Monday 30 May 2016

Bio-Sense-Us with Biosensors

A biosensor is an analytical device that converts a biological response into an electrical signal. The term biosensor is often used for sensor devices used to determine the concentration of substances and other parameters of biological interest even where these do not utilise a biological system directly.

With an estimated 60 per cent annual growth rate, the major demand for biosensors is coming from health-care industry, but with some pressure from other areas such as food-quality appraisal and environmental monitoring. The current types are potentiometric and amperometric biosensors and colourimetric paper enzyme strips. However, all main transducer types are likely to be thoroughly examined, for use in biosensors, over the next few years.





A successful biosensor must possess: 

1. The biocatalyst must be highly specific for the purpose of analyses, be stable under normal storage conditions and show good stability over a large number of assays.

2. The reaction should be as independent of such physical parameters as stirring, pH an
temperature as is manageable.

3. The response should be accurate, precise, reproducible and linear over the useful
analytical range, without dilution or concentration. It should also be free from electrical
noise.

4. The complete biosensor should be cheap, small, portable and capable of being used by
semi-skilled people.

There is little purpose developing one if other factors encourage the use of traditional methods and discourage decentralisation of laboratory testing.

How does it work


The key part of a biosensor is the transducer, which makes use of a physical change accompanying the reaction, which may be:

1. The heat output (or absorbed) by the reaction

2. Changes in distribution of charges causing an electrical potential to be produced

3. Movement of electrons produced in a redox reaction

4. Light output during the reaction or a light absorbance difference between reactants and
products

5. Effects due to the mass of reactants or products


There are three so-called generations of biosensors. First-generation biosensors are those in which the normal product of the reaction diffuses to the transducer and causes an electrical response. Second-generation biosensors involve specific mediators between the reaction and the transducer in order to generate improved response. And third-generation biosensors are those in which the reaction itself causes the response and no product or mediator diffusion is directly involved.

An electrical signal from the transducer is often low and superimposed upon a relatively high and noisy baseline. The signal processing normally involves subtracting a reference baseline signal, derived from a similar transducer from the sample signal, amplifying the resultant signal difference and electronically filtering  out the unwanted signal noise.

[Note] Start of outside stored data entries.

<file path="src/nebula_pkg.sv">
//////////////////////////////////////////////////
// Nebula shared definitions
// Bus widths, address map, team count and enums
//////////////////////////////////////////////////
`default_nettype none

package nebula_pkg;

    // Wishbone bus widths
    localparam int ADDR_W = 32;
    localparam int DATA_W = 32;
    localparam int SEL_W  = 4;

    // Pads and teams
    localparam int GPIO_W     = 38;
    localparam int NUM_TEAMS  = 4;
    localparam int TEAM_SEL_W = 3;                 // Holds values past NUM_TEAMS
    localparam int TEAM_IDX_W = $clog2(NUM_TEAMS); // Index into the team array

    // SRAM geometry
    localparam int SRAM_WORDS = 256;
    localparam int SRAM_AW    = 8;

    // Address map, region picked by the top byte
    localparam logic [ADDR_W-1:0] SRAM_BASE   = 32'h3000_0000;
    localparam logic [ADDR_W-1:0] GPIO_BASE   = 32'h3100_0000;
    localparam logic [ADDR_W-1:0] REGION_MASK = 32'hFF00_0000;

    // Arbiter grant state
    typedef enum logic [1:0] {
        ARB_IDLE,
        ARB_HOST,
        ARB_PROJ
    } arb_state_e;

    // Decoder target
    typedef enum logic [1:0] {
        REGION_SRAM,
        REGION_GPIO,
        REGION_NONE
    } region_e;

    typedef logic [GPIO_W-1:0] gpio_vec_t;
    typedef gpio_vec_t [NUM_TEAMS-1:0] team_gpio_t; // One pad vector per team

endpackage

`default_nettype wire
</file>
<file path="src/wb_if.sv">
//////////////////////////////////////////////////
// Wishbone classic bus bundle
//////////////////////////////////////////////////
`timescale 1ns/1ns
`default_nettype none

interface wb_if import nebula_pkg::*; ();

    logic              cyc;
    logic              stb;
    logic              we;
    logic [ADDR_W-1:0] adr;
    logic [DATA_W-1:0] dat_w;  // Manager to subordinate
    logic [SEL_W-1:0]  sel;
    logic [DATA_W-1:0] dat_r;  // Subordinate to manager
    logic              ack;

    // Bus manager side
    modport mgr (
        output cyc, stb, we, adr, dat_w, sel,
        input  dat_r, ack
    );

    // Bus subordinate side
    modport sub (
        input  cyc, stb, we, adr, dat_w, sel,
        output dat_r, ack
    );

endinterface

`default_nettype wire

</file>
<file path="src/wb_arbiter.sv">
//////////////////////////////////////////////////
// Round-robin arbiter between host and project
// managers onto the shared Wishbone bus
//////////////////////////////////////////////////
`timescale 1ns/1ns
`default_nettype none

module wb_arbiter import nebula_pkg::*; (
    input  logic wb_clk_i,
    input  logic rst_n_i,
    wb_if.sub    host_i,
    wb_if.sub    proj_i,
    wb_if.mgr    shared_o
);

    arb_state_e state_q;
    arb_state_e state_d;
    logic       last_proj_q;  // Project had the bus last
    logic       last_proj_d;
    logic       host_req;
    logic       proj_req;
    logic       grant_host;
    logic       grant_proj;

    assign host_req = host_i.cyc & host_i.stb;
    assign proj_req = proj_i.cyc & proj_i.stb;

    // Grant decision, only taken from idle
    always_comb begin
        state_d     = state_q;
        last_proj_d = last_proj_q;
        case (state_q)
            ARB_IDLE: begin
                if (host_req && (!proj_req || last_proj_q)) begin
                    state_d     = ARB_HOST;
                    last_proj_d = 1'b0;
                end else if (proj_req) begin
                    state_d     = ARB_PROJ;
                    last_proj_d = 1'b1;
                end
            end
            ARB_HOST: begin
                if (!host_i.cyc) state_d = ARB_IDLE; // Cycle ended
            end
            ARB_PROJ: begin
                if (!proj_i.cyc) state_d = ARB_IDLE;
            end
            default: state_d = ARB_IDLE;
        endcase
    end

    always_ff @(posedge wb_clk_i or negedge rst_n_i) begin
        if (!rst_n_i) begin
            state_q     <= ARB_IDLE;
            last_proj_q <= 1'b1;  // Host wins the first tie
        end else begin
            state_q     <= state_d;
            last_proj_q <= last_proj_d;
        end
    end

    assign grant_host = (state_q == ARB_HOST);
    assign grant_proj = (state_q == ARB_PROJ);

    // Request path, strobes quiet while idle
    assign shared_o.cyc   = (grant_host & host_i.cyc) | (grant_proj & proj_i.cyc);
    assign shared_o.stb   = (grant_host & host_i.stb) | (grant_proj & proj_i.stb);
    assign shared_o.we    = grant_proj ? proj_i.we    : host_i.we;
    assign shared_o.adr   = grant_proj ? proj_i.adr   : host_i.adr;
    assign shared_o.dat_w = grant_proj ? proj_i.dat_w : host_i.dat_w;
    assign shared_o.sel   = grant_proj ? proj_i.sel   : host_i.sel;

    // Response goes back to the winner only
    assign host_i.ack   = grant_host & shared_o.ack;
    assign host_i.dat_r = grant_host ? shared_o.dat_r : '0;
    assign proj_i.ack   = grant_proj & shared_o.ack;
    assign proj_i.dat_r = grant_proj ? shared_o.dat_r : '0;

endmodule

`default_nettype wire

</file>
<file path="src/flat_wrapper.sv">
// flat-port wrapper written by rule: the top's interface ports become plain ports
module wb_arbiter_flat import nebula_pkg::*;
  (wb_clk_i, rst_n_i, host_i_cyc, host_i_stb, host_i_we, host_i_adr, host_i_dat_w, host_i_sel, host_i_dat_r, host_i_ack, proj_i_cyc, proj_i_stb, proj_i_we, proj_i_adr, proj_i_dat_w, proj_i_sel, proj_i_dat_r, proj_i_ack, shared_o_cyc, shared_o_stb, shared_o_we, shared_o_adr, shared_o_dat_w, shared_o_sel, shared_o_dat_r, shared_o_ack);
  wb_if host_i_i ();
  wb_if proj_i_i ();
  wb_if shared_o_i ();
  input  logic wb_clk_i;
  input  logic rst_n_i;
  input wire logic [$bits(host_i_i.cyc)-1:0] host_i_cyc;
  input wire logic [$bits(host_i_i.stb)-1:0] host_i_stb;
  input wire logic [$bits(host_i_i.we)-1:0] host_i_we;
  input wire logic [$bits(host_i_i.adr)-1:0] host_i_adr;
  input wire logic [$bits(host_i_i.dat_w)-1:0] host_i_dat_w;
  input wire logic [$bits(host_i_i.sel)-1:0] host_i_sel;
  output wire logic [$bits(host_i_i.dat_r)-1:0] host_i_dat_r;
  output wire logic [$bits(host_i_i.ack)-1:0] host_i_ack;
  input wire logic [$bits(proj_i_i.cyc)-1:0] proj_i_cyc;
  input wire logic [$bits(proj_i_i.stb)-1:0] proj_i_stb;
  input wire logic [$bits(proj_i_i.we)-1:0] proj_i_we;
  input wire logic [$bits(proj_i_i.adr)-1:0] proj_i_adr;
  input wire logic [$bits(proj_i_i.dat_w)-1:0] proj_i_dat_w;
  input wire logic [$bits(proj_i_i.sel)-1:0] proj_i_sel;
  output wire logic [$bits(proj_i_i.dat_r)-1:0] proj_i_dat_r;
  output wire logic [$bits(proj_i_i.ack)-1:0] proj_i_ack;
  output wire logic [$bits(shared_o_i.cyc)-1:0] shared_o_cyc;
  output wire logic [$bits(shared_o_i.stb)-1:0] shared_o_stb;
  output wire logic [$bits(shared_o_i.we)-1:0] shared_o_we;
  output wire logic [$bits(shared_o_i.adr)-1:0] shared_o_adr;
  output wire logic [$bits(shared_o_i.dat_w)-1:0] shared_o_dat_w;
  output wire logic [$bits(shared_o_i.sel)-1:0] shared_o_sel;
  input wire logic [$bits(shared_o_i.dat_r)-1:0] shared_o_dat_r;
  input wire logic [$bits(shared_o_i.ack)-1:0] shared_o_ack;
  assign host_i_i.cyc = host_i_cyc;
  assign host_i_i.stb = host_i_stb;
  assign host_i_i.we = host_i_we;
  assign host_i_i.adr = host_i_adr;
  assign host_i_i.dat_w = host_i_dat_w;
  assign host_i_i.sel = host_i_sel;
  assign host_i_dat_r = host_i_i.dat_r;
  assign host_i_ack = host_i_i.ack;
  assign proj_i_i.cyc = proj_i_cyc;
  assign proj_i_i.stb = proj_i_stb;
  assign proj_i_i.we = proj_i_we;
  assign proj_i_i.adr = proj_i_adr;
  assign proj_i_i.dat_w = proj_i_dat_w;
  assign proj_i_i.sel = proj_i_sel;
  assign proj_i_dat_r = proj_i_i.dat_r;
  assign proj_i_ack = proj_i_i.ack;
  assign shared_o_cyc = shared_o_i.cyc;
  assign shared_o_stb = shared_o_i.stb;
  assign shared_o_we = shared_o_i.we;
  assign shared_o_adr = shared_o_i.adr;
  assign shared_o_dat_w = shared_o_i.dat_w;
  assign shared_o_sel = shared_o_i.sel;
  assign shared_o_i.dat_r = shared_o_dat_r;
  assign shared_o_i.ack = shared_o_ack;
  wb_arbiter u_core (.wb_clk_i(wb_clk_i), .rst_n_i(rst_n_i), .host_i(host_i_i), .proj_i(proj_i_i), .shared_o(shared_o_i));
endmodule
</file>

The relatively-slow nature of the biosensor response considerably eases the problem of electrical noise filtration. The analogue signal produced at this stage may be output directly but is usually converted to a digital signal and passed to a microprocessor stage where data is processed, converted to concentration units and output to a display device or data store.


Advantages

1. Rapid, continuous measurement

2. High specificity

3. Very less usage of reagents required for calibration

4. Fast response time

5. Ability to measure non-polar molecules that cannot be estimated by other conventional

    devices

Applications

1. Monitoring glucose levels in diabetic patients

2. Food analysis

3. Environmental applications

4. Protein engineering and drug-discovery applications

5. Waste water treatment


Future prospects


Trends in biosensor technology over the past 30 years have taken this equipment from a simple and cheap component to the integration of several sensor systems into one unit including multiple components, making these systems smaller and tailored for mass production. The vision for the biosensor industry is to create micro-scale technology that will be suitable for performing sample preparation, analysis and diagnosis all with one chip.